LynneShapiro2 — May 16, 2012
This is dangerous fuel for the "war on grandma, women, the poor" IMHO. But amounts aren't everything. How much of the Medicare and safety net spending goes to program administration and overcharges by providers and how much goes directly to help recipients? For example, I know from working at a visiting nurse agency that half the nurses' days were spent
filling out government forms and half visiting clients.
Sash — May 16, 2012
I'd like to know how defense spending was categorized. Wasn't the Interstate technically a defense project?
CHANGES IN FEDERAL SPENDING « Welcome to the Doctor's Office — May 16, 2012
[...] from SocImages [...]
gasstationwithoutpumps — May 17, 2012
Are those actual spending or just "budget" spending. A lot of defense spending is outside the budget.
Dianne — May 17, 2012
I find it interesting how few comments are here. It would seem that the "facts" dont line up with people's perceptions
Yrro Simyarin — May 17, 2012
This graph is a great example of how different measurements can make the budget look entirely different.
Should we look at spending as % of total budget, as % of GDP, as pure dollars, as inflation adjusted dollars, as per capita output, or as % of incoming revenues?
Does interest on the debt count toward to the legislation that most recently expanded it, or against all measures evenly?

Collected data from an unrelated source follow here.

## src/verilog/border_settings.svh

```systemverilog
// border overlay settings
// coordinate and colour widths, box count and setup length
`ifndef BORDER_SETTINGS_SVH
`define BORDER_SETTINGS_SVH

// one coordinate, x or y
`define BORDER_COR_WIDTH 12

// one colour channel
`define BORDER_DATA_WIDTH 8

`define BORDER_BOXES 5

// border width field and transparency rate
`define BORDER_WIDTH_BITS 5
`define BORDER_RATE_BITS 2

// four coordinates per box
`define BORDER_STEPS (`BORDER_BOXES * 4)

`endif

```

## src/verilog/border_pkg.sv

```systemverilog
// border overlay package
// point word shared by setup, region logic and checker
`include "border_settings.svh"

package border_pkg;

  // one point register word, read by name or by axis index
  typedef union packed {
    struct packed {
      logic [`BORDER_COR_WIDTH-1:0] x;  // upper half
      logic [`BORDER_COR_WIDTH-1:0] y;
    } xy;
    logic [1:0][`BORDER_COR_WIDTH-1:0] axis;  // 1 is x, 0 is y
  } point_u;

endpackage

```

## src/verilog/border_box_if.sv

```systemverilog
// box rectangle bus
// inner and outer rectangles of every box plus setup status
`timescale 1ns/1ns
`include "border_settings.svh"

interface border_box_if;

  // captured register points
  border_pkg::point_u inner_first  [`BORDER_BOXES];
  border_pkg::point_u inner_second [`BORDER_BOXES];

  // computed border rectangles
  border_pkg::point_u outer_first  [`BORDER_BOXES];
  border_pkg::point_u outer_second [`BORDER_BOXES];

  logic busy;  // setup running

  modport setup (
    output inner_first, inner_second, outer_first, outer_second, busy
  );

  modport region (
    input inner_first, inner_second, outer_first, outer_second, busy
  );

endinterface

```

## src/verilog/border_coord_setup.sv

```systemverilog
// border coordinate setup
// walks the box coordinates one per cycle through a shared clamp adder
// and flips the finish toggle when all outer rectangles are written
`timescale 1ns/1ns
`include "border_settings.svh"

module border_coord_setup (
  input  logic                                          i_border_clk,
  input  logic                                          i_border_rst_n,
  input  logic                                          i_fstr,
  input  logic                                          i_border_trg,
  input  logic [`BORDER_BOXES*2*`BORDER_COR_WIDTH-1:0]  i_coord_1st,
  input  logic [`BORDER_BOXES*2*`BORDER_COR_WIDTH-1:0]  i_coord_2nd,
  input  logic [`BORDER_WIDTH_BITS-1:0]                 i_border_width,
  input  logic [`BORDER_COR_WIDTH-1:0]                  i_dest_hwin,
  input  logic [`BORDER_COR_WIDTH-1:0]                  i_dest_vwin,
  border_box_if.setup                                   box,
  output logic                                          o_finish_tgl
);

  localparam int CW        = `BORDER_COR_WIDTH;
  localparam int PW        = 2 * CW;
  localparam int STEP_BITS = $clog2(`BORDER_STEPS + 1);
  localparam int BOX_BITS  = $clog2(`BORDER_BOXES);

  logic                          trg_pend;  // trigger waiting for frame start
  logic                          start;
  logic                          last;
  logic                          write_en;
  logic [STEP_BITS-1:0]          step;
  logic [`BORDER_WIDTH_BITS-1:0] width_q;
  logic [BOX_BITS-1:0]           sel_box;
  logic                          sel_second;
  logic                          sel_axis;
  border_pkg::point_u            src_pt;
  logic [CW-1:0]                 inner;
  logic [CW-1:0]                 win;
  logic [CW+1:0]                 width_ext;
  logic [CW+1:0]                 addend;
  logic [CW+1:0]                 sum;
  logic [CW-1:0]                 outer;

  assign start    = i_fstr & trg_pend & ~box.busy;
  assign last     = (step == STEP_BITS'(`BORDER_STEPS));
  assign write_en = box.busy & ~last;

  // step is box*4 + {second, y}
  assign sel_box    = BOX_BITS'(step >> 2);
  assign sel_second = step[1];
  assign sel_axis   = ~step[0];  // 1 selects x

  assign src_pt = sel_second ? i_coord_2nd[sel_box*PW +: PW] : i_coord_1st[sel_box*PW +: PW];
  assign inner  = src_pt.axis[sel_axis];
  assign win    = sel_axis ? i_dest_hwin : i_dest_vwin;

  // single adder, width subtracted for first points and added for second
  assign width_ext = (CW+2)'(width_q);
  assign addend    = sel_second ? width_ext : -width_ext;
  assign sum       = {2'b00, inner} + addend;

  always_comb begin
    if (!sel_second)
      outer = sum[CW+1] ? '0 : sum[CW-1:0];  // floor at zero
    else if (sum >= {2'b00, win})
      outer = win - 1'b1;                   // cap at last column or line
    else
      outer = sum[CW-1:0];
  end

  always_ff @(posedge i_border_clk or negedge i_border_rst_n) begin
    if (!i_border_rst_n) begin
      trg_pend     <= 1'b0;
      box.busy     <= 1'b0;
      step         <= '0;
      o_finish_tgl <= 1'b0;
    end else begin
      trg_pend <= (trg_pend & ~start) | i_border_trg;
      if (start) begin
        box.busy <= 1'b1;
        step     <= '0;
      end else if (box.busy) begin
        if (last) begin
          box.busy     <= 1'b0;
          o_finish_tgl <= ~o_finish_tgl;
        end else begin
          step <= step + 1'b1;
        end
      end
    end
  end

  // width held for the whole walk
  always_ff @(posedge i_border_clk) begin
    if (start)
      width_q <= i_border_width;
  end

  always_ff @(posedge i_border_clk or negedge i_border_rst_n) begin
    if (!i_border_rst_n) begin
      for (int b = 0; b < `BORDER_BOXES; b++) begin
        box.inner_first[b]  <= '0;
        box.inner_second[b] <= '0;
        box.outer_first[b]  <= '0;
        box.outer_second[b] <= '0;
      end
    end else if (write_en) begin
      if (sel_second) begin
        box.inner_second[sel_box].axis[sel_axis] <= inner;
        box.outer_second[sel_box].axis[sel_axis] <= outer;
      end else begin
        box.inner_first[sel_box].axis[sel_axis] <= inner;
        box.outer_first[sel_box].axis[sel_axis] <= outer;
      end
    end
  end

endmodule

```

## src/verilog/border_region.sv

```systemverilog
// border region detect
// pixel and line counters, per box test for outer but not inner rectangle
`timescale 1ns/1ns
`include "border_settings.svh"

module border_region (
  input  logic                     i_border_clk,
  input  logic                     i_border_rst_n,
  input  logic                     i_fstr,
  input  logic                     i_hend,
  input  logic                     i_dvld,
  input  logic [`BORDER_BOXES-1:0] i_border_en,
  border_box_if.region             box,
  output logic                     o_border_hit
);

  localparam int CW = `BORDER_COR_WIDTH;

  logic [CW-1:0]            pix_cnt;
  logic [CW-1:0]            line_cnt;
  logic [`BORDER_BOXES-1:0] in_outer;
  logic [`BORDER_BOXES-1:0] in_inner;

  // inclusive on all four edges
  function automatic logic in_rect(
    input border_pkg::point_u p1,
    input border_pkg::point_u p2,
    input logic [CW-1:0]      x,
    input logic [CW-1:0]      y
  );
    return (x >= p1.xy.x) && (x <= p2.xy.x) && (y >= p1.xy.y) && (y <= p2.xy.y);
  endfunction

  always_ff @(posedge i_border_clk or negedge i_border_rst_n) begin
    if (!i_border_rst_n) begin
      pix_cnt  <= '0;
      line_cnt <= '0;
    end else begin
      if (i_fstr | i_hend)
        pix_cnt <= '0;
      else if (i_dvld)
        pix_cnt <= pix_cnt + 1'b1;  // next pixel position

      if (i_fstr)
        line_cnt <= '0;
      else if (i_hend)
        line_cnt <= line_cnt + 1'b1;
    end
  end

  always_comb begin
    for (int b = 0; b < `BORDER_BOXES; b++) begin
      in_outer[b] = in_rect(box.outer_first[b], box.outer_second[b], pix_cnt, line_cnt);
      in_inner[b] = in_rect(box.inner_first[b], box.inner_second[b], pix_cnt, line_cnt);
    end
  end

  // rectangles are half written while busy
  assign o_border_hit = i_dvld & ~box.busy & (|(in_outer & ~in_inner & i_border_en));

endmodule

```

## src/verilog/border_blend.sv

```systemverilog
// border colour blend
// mixes hit pixels with the frame colour and registers data and syncs
`timescale 1ns/1ns
`include "border_settings.svh"

module border_blend (
  input  logic                          i_border_clk,
  input  logic                          i_border_rst_n,
  input  logic                          i_fstr,
  input  logic                          i_hstr,
  input  logic                          i_hend,
  input  logic                          i_vstr,
  input  logic                          i_vend,
  input  logic                          i_dvld,
  input  logic [`BORDER_DATA_WIDTH-1:0] i_data_y,
  input  logic [`BORDER_DATA_WIDTH-1:0] i_data_cb,
  input  logic [`BORDER_DATA_WIDTH-1:0] i_data_cr,
  input  logic                          i_border_hit,
  input  logic [`BORDER_DATA_WIDTH-1:0] i_border_y,
  input  logic [`BORDER_DATA_WIDTH-1:0] i_border_cb,
  input  logic [`BORDER_DATA_WIDTH-1:0] i_border_cr,
  input  logic [`BORDER_RATE_BITS-1:0]  i_trn_rate,
  output logic                          o_hstr,
  output logic                          o_hend,
  output logic                          o_vstr,
  output logic                          o_vend,
  output logic                          o_dvld,
  output logic [`BORDER_DATA_WIDTH-1:0] o_data_y,
  output logic [`BORDER_DATA_WIDTH-1:0] o_data_cb,
  output logic [`BORDER_DATA_WIDTH-1:0] o_data_cr
);

  localparam int DW = `BORDER_DATA_WIDTH;

  logic [DW-1:0] col_y;
  logic [DW-1:0] col_cb;
  logic [DW-1:0] col_cr;

  // p pixel, c border colour, sum wraps at channel width
  function automatic logic [DW-1:0] blend(
    input logic [DW-1:0]                p,
    input logic [DW-1:0]                c,
    input logic [`BORDER_RATE_BITS-1:0] rate
  );
    case (rate)
      0:       return c;                                // solid
      1:       return (p >> 1) + (c >> 1);
      2:       return (p >> 2) + (c >> 1) + (c >> 2);
      default: return (p >> 1) + (p >> 2) + (c >> 2);  // mostly pixel
    endcase
  endfunction

  // colour fixed for the whole frame
  always_ff @(posedge i_border_clk) begin
    if (i_fstr) begin
      col_y  <= i_border_y;
      col_cb <= i_border_cb;
      col_cr <= i_border_cr;
    end
  end

  always_ff @(posedge i_border_clk or negedge i_border_rst_n) begin
    if (!i_border_rst_n) begin
      o_hstr    <= 1'b0;
      o_hend    <= 1'b0;
      o_vstr    <= 1'b0;
      o_vend    <= 1'b0;
      o_dvld    <= 1'b0;
      o_data_y  <= '0;
      o_data_cb <= '0;
      o_data_cr <= '0;
    end else begin
      o_hstr    <= i_hstr;
      o_hend    <= i_hend;
      o_vstr    <= i_vstr;
      o_vend    <= i_vend;
      o_dvld    <= i_dvld;
      o_data_y  <= i_border_hit ? blend(i_data_y, col_y, i_trn_rate) : i_data_y;
      o_data_cb <= i_border_hit ? blend(i_data_cb, col_cb, i_trn_rate) : i_data_cb;
      o_data_cr <= i_border_hit ? blend(i_data_cr, col_cr, i_trn_rate) : i_data_cr;
    end
  end

endmodule

```

## src/verilog/border_top.sv

```systemverilog
// border overlay top
// draws up to five box borders on a YCbCr stream with one cycle latency
`timescale 1ns/1ns
`include "border_settings.svh"

module border_top (
  input  logic                                          border_clk,
  input  logic                                          border_rst_n,
  input  logic                                          i_fstr,
  input  logic                                          i_hstr,
  input  logic                                          i_hend,
  input  logic                                          i_vstr,
  input  logic                                          i_vend,
  input  logic                                          i_dvld,
  input  logic [`BORDER_DATA_WIDTH-1:0]                 i_data_y,
  input  logic [`BORDER_DATA_WIDTH-1:0]                 i_data_cb,
  input  logic [`BORDER_DATA_WIDTH-1:0]                 i_data_cr,
  input  logic                                          i_border_trg,
  input  logic [`BORDER_BOXES-1:0]                      i_border_en,
  input  logic [`BORDER_DATA_WIDTH-1:0]                 i_border_y,
  input  logic [`BORDER_DATA_WIDTH-1:0]                 i_border_cb,
  input  logic [`BORDER_DATA_WIDTH-1:0]                 i_border_cr,
  input  logic [`BORDER_WIDTH_BITS-1:0]                 i_border_width,
  input  logic [`BORDER_RATE_BITS-1:0]                  i_trn_rate,
  input  logic [`BORDER_BOXES*2*`BORDER_COR_WIDTH-1:0]  i_coord_1st,
  input  logic [`BORDER_BOXES*2*`BORDER_COR_WIDTH-1:0]  i_coord_2nd,
  input  logic [`BORDER_COR_WIDTH-1:0]                  i_dest_hwin,
  input  logic [`BORDER_COR_WIDTH-1:0]                  i_dest_vwin,
  output logic                                          o_hstr,
  output logic                                          o_hend,
  output logic                                          o_vstr,
  output logic                                          o_vend,
  output logic                                          o_dvld,
  output logic [`BORDER_DATA_WIDTH-1:0]                 o_data_y,
  output logic [`BORDER_DATA_WIDTH-1:0]                 o_data_cb,
  output logic [`BORDER_DATA_WIDTH-1:0]                 o_data_cr,
  output logic                                          o_finish_tgl
);

  logic border_hit;  // current input pixel is on a border

  border_box_if u_box ();

  border_coord_setup u_setup (
    .i_border_clk   (border_clk),
    .i_border_rst_n (border_rst_n),
    .i_fstr         (i_fstr),
    .i_border_trg   (i_border_trg),
    .i_coord_1st    (i_coord_1st),
    .i_coord_2nd    (i_coord_2nd),
    .i_border_width (i_border_width),
    .i_dest_hwin    (i_dest_hwin),
    .i_dest_vwin    (i_dest_vwin),
    .box            (u_box.setup),
    .o_finish_tgl   (o_finish_tgl)
  );

  border_region u_region (
    .i_border_clk   (border_clk),
    .i_border_rst_n (border_rst_n),
    .i_fstr         (i_fstr),
    .i_hend         (i_hend),
    .i_dvld         (i_dvld),
    .i_border_en    (i_border_en),
    .box            (u_box.region),
    .o_border_hit   (border_hit)
  );

  border_blend u_blend (
    .i_border_clk   (border_clk),
    .i_border_rst_n (border_rst_n),
    .i_fstr         (i_fstr),
    .i_hstr         (i_hstr),
    .i_hend         (i_hend),
    .i_vstr         (i_vstr),
    .i_vend         (i_vend),
    .i_dvld         (i_dvld),
    .i_data_y       (i_data_y),
    .i_data_cb      (i_data_cb),
    .i_data_cr      (i_data_cr),
    .i_border_hit   (border_hit),
    .i_border_y     (i_border_y),
    .i_border_cb    (i_border_cb),
    .i_border_cr    (i_border_cr),
    .i_trn_rate     (i_trn_rate),
    .o_hstr         (o_hstr),
    .o_hend         (o_hend),
    .o_vstr         (o_vstr),
    .o_vend         (o_vend),
    .o_dvld         (o_dvld),
    .o_data_y       (o_data_y),
    .o_data_cb      (o_data_cb),
    .o_data_cr      (o_data_cr)
  );

endmodule

```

Each paints a very different picture of where our budget issues lie.
Kinelfire — May 18, 2012
Does International Affairs include aid? The favoured portion of the budget for cutting of the centre-right across the 'developed' nations?
Barbara — May 22, 2012
So interest on our national debt (however it is measured is less important than that it was measured in the same way each time; this is true for all of the categories, if one is looking at change over time, which is the point of this story and of these figures) is about the same, as a proportion of our federal expenditures, as in the early 1960s? Amazing!! It is the same, proportionally (which is all that counts), as during one of our most prosperous economic eras. Therefore, it is NOT dragging the economy down, as crazy political rhetoric suggests. Almost all economists agree that economic growth, ESPECIALLY during a recession, depends on government spending, and all evidence supports this. And yet too many use the argument of a soaring national debt to lay off hundreds of thousands of public sector workers and to cut programs that help those already hurt by the recession. The real numbers make it clear that this argument is just an excuse to do what the right-wingers wanted all along:a stripped down government-except where the wealthy are involved-and a Darwinian society where "only the strong survive."